Nach Berechnungen der Athener Erdbebenwarte und des Helmholtz-Zentrums in Potsdam erreichte das Beben eine Stärke von 6,6. Nach dem ersten schweren Erdstoß erschütterten immer wieder Nachbeben die Insel.

Einzelne Hotels sind nicht mehr sicher

Auf den Straßen von Kos herrschte in der Nacht Chaos: Viele Touristen, die keine Erdbeben kennen, hätten nicht gewusst was los war, sagten Anwohner. Die Touristin Deborah Kinnear postete ein Foto, das den Sonnenaufgang und schlafende Gäste in den Grünanlagen eines Hotels zeigt. Die Bildunterschrift: „Die Ruhe nach dem Sturm“. Und die Gefahr ist noch nicht vorbei: „Wir erwarten in absehbarer Zeit weitere Nachbeben“, sagte Efthymios Lekkas, Chef der staatlichen Erdbebenbehörde OASP.

Der Bürgermeister von Kos, Giorgos Kyritsis, sagte: „Größere Schäden gab es vor allem an Gebäuden, die vor 1930 errichtet wurden.“ Zwei Kirchen und das Minarett einer Moschee in der Altstadt wurden schwer beschädigt. Auch Mauern einer Johanniterfestung aus dem 14. Jahrhundert stürzten teilweise ein. Schwere Schäden verursachte das Beben auch am Hafen von Kos, der von einer 60 Zentimeter hohen Tsunamiwelle getroffen wurde. Teile der Kaimauern senkten sich ab. Größere Schiffe können dort zunächst nicht anlegen. Jetzt laufen die Autofähren aus Piräus die Nachbarinseln Nisyros und Kalymnos an. Von dort werden die Passagiere mit kleineren Booten nach Kos gebracht.
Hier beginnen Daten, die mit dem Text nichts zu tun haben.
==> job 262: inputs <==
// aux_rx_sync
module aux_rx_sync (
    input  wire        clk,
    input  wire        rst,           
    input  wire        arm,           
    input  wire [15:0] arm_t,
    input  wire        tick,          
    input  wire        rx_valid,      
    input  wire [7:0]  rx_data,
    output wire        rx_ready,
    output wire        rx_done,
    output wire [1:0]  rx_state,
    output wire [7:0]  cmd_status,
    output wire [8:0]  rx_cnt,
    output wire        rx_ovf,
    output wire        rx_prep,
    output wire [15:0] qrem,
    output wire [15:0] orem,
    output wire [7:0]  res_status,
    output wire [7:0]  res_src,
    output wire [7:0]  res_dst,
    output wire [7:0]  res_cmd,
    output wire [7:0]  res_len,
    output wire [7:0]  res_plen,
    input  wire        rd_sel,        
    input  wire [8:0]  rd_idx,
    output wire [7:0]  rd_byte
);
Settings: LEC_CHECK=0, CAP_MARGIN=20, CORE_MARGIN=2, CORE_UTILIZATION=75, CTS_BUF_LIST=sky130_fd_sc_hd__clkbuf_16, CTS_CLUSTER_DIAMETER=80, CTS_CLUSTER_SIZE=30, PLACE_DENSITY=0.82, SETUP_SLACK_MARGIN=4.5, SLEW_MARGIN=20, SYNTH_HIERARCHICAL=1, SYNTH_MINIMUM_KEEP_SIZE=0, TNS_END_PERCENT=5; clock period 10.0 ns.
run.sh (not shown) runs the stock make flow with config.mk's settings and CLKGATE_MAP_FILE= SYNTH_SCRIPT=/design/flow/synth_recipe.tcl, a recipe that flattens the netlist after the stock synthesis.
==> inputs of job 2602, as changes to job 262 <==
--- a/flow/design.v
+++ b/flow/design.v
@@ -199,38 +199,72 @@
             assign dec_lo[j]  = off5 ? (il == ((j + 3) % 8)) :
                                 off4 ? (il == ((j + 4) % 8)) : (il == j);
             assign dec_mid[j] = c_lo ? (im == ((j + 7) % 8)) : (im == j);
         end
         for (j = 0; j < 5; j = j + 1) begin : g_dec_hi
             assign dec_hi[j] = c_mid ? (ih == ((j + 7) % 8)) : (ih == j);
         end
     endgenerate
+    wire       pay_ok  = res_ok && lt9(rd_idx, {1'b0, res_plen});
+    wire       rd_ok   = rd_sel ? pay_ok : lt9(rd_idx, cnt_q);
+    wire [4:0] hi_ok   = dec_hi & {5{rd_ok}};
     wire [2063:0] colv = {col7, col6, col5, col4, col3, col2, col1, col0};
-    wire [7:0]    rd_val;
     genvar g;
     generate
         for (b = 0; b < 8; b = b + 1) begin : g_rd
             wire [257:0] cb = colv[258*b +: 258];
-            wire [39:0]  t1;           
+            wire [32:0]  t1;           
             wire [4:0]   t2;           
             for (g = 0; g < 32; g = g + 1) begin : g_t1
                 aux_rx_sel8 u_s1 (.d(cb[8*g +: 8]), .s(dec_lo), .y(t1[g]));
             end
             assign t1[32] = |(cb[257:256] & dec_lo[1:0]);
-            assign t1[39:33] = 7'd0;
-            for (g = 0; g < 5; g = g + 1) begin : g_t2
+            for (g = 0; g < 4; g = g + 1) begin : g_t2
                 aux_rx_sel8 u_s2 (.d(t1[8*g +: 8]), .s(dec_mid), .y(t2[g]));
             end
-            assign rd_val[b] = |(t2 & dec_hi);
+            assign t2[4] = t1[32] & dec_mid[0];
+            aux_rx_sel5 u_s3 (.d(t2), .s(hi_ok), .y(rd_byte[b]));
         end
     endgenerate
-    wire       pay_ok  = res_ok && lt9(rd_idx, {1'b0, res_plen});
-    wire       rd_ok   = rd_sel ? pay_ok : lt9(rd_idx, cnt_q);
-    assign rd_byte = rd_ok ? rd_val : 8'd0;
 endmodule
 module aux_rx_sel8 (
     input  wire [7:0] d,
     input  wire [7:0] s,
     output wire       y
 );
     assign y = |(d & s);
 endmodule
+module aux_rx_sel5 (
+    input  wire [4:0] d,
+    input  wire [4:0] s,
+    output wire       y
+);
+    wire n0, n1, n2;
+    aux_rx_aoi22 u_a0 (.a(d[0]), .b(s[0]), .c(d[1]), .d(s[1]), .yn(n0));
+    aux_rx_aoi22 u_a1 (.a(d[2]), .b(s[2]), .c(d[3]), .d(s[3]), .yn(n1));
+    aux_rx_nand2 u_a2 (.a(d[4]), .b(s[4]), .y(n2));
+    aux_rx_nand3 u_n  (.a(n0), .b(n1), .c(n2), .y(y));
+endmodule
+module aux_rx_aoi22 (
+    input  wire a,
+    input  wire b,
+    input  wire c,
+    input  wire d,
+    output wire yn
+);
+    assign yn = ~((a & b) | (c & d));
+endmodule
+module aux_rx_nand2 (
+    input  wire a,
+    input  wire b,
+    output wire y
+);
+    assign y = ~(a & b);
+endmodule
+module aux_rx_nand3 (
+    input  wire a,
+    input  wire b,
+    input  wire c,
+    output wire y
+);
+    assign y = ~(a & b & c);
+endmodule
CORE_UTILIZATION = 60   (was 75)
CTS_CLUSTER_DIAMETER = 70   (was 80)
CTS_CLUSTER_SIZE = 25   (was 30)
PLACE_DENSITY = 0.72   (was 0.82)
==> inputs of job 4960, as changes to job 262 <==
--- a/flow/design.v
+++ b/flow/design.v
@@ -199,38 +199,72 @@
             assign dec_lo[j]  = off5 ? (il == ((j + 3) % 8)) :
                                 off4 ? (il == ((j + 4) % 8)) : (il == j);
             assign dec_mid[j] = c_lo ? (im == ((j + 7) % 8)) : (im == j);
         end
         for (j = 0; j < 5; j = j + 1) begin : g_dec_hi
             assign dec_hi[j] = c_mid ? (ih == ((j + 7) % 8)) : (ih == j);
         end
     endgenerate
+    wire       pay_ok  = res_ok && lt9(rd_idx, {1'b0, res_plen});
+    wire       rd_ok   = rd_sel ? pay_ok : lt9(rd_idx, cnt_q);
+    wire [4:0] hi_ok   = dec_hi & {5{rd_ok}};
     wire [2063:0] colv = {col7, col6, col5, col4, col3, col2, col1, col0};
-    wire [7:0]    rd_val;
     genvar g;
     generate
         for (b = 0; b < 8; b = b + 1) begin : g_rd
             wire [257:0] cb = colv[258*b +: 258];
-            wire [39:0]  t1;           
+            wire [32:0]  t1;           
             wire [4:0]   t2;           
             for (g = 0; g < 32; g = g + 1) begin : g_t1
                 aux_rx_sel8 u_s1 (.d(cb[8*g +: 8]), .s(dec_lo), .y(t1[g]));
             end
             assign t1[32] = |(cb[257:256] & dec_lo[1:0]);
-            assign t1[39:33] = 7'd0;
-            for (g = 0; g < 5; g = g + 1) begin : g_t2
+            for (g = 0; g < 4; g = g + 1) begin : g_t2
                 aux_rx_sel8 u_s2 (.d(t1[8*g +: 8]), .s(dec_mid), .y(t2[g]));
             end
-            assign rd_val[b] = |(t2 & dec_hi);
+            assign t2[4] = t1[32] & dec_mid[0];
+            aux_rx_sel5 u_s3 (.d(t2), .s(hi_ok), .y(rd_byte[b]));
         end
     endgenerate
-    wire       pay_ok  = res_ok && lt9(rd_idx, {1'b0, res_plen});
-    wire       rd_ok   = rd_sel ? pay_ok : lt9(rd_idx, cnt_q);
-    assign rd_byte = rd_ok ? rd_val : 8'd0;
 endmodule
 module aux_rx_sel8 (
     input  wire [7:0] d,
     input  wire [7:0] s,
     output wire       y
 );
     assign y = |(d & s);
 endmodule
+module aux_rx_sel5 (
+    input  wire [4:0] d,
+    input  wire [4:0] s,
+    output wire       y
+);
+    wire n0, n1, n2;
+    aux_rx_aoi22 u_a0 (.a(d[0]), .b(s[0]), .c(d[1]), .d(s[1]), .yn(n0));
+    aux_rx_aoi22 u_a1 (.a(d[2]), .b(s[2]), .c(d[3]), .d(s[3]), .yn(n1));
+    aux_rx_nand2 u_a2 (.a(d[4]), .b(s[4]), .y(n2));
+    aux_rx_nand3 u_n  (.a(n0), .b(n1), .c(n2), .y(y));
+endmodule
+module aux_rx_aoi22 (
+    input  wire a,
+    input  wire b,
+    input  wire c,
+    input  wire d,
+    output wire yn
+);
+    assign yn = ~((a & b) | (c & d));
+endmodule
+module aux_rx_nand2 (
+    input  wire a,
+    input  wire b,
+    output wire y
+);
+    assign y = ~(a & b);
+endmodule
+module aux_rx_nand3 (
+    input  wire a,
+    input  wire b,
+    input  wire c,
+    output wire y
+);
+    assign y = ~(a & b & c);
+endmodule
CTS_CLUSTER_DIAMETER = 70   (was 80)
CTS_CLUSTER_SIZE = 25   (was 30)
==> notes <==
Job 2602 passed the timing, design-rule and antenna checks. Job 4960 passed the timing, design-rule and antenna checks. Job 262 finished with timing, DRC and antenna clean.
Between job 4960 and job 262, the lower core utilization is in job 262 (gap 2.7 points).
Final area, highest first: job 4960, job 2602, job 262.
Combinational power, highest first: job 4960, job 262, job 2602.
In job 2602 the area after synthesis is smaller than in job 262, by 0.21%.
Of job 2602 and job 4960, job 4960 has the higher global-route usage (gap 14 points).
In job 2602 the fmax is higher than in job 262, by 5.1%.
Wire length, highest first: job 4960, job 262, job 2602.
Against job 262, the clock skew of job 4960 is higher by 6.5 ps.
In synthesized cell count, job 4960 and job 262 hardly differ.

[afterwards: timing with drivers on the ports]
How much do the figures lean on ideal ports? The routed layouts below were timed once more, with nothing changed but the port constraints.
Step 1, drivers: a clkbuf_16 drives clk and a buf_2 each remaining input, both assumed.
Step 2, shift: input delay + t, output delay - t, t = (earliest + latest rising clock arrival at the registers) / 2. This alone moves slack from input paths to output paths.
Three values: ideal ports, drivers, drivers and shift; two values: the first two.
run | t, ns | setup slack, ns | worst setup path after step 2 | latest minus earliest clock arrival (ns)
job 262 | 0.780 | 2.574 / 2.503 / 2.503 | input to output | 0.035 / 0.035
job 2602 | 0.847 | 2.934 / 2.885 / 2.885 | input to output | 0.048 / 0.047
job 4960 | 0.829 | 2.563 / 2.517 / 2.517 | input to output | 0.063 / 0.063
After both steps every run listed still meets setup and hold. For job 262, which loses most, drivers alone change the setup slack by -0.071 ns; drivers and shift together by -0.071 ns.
Laut Deutschem Reiseverband werden vereinzelt Hotels als nicht mehr sicher eingestuft: Die Reiseveranstalter brächten Urlauber bei Bedarf in anderen Hotels unter, erklärte der DRV. Die griechischen Behörden reagierten rasch. Gegen vier Uhr früh flog eine elfköpfige Regierungsdelegation aus Athen nach Kos, um die Rettungsarbeiten zu koordinieren. Mit ihr trafen Rettungsmannschaften und Suchhunde auf Kos ein. Noch in der Nacht wurden mehrere Rettungshubschrauber auf die Insel verlegt. Sie flogen Verletzte in Krankenhäuser nach Rhodos und Athen.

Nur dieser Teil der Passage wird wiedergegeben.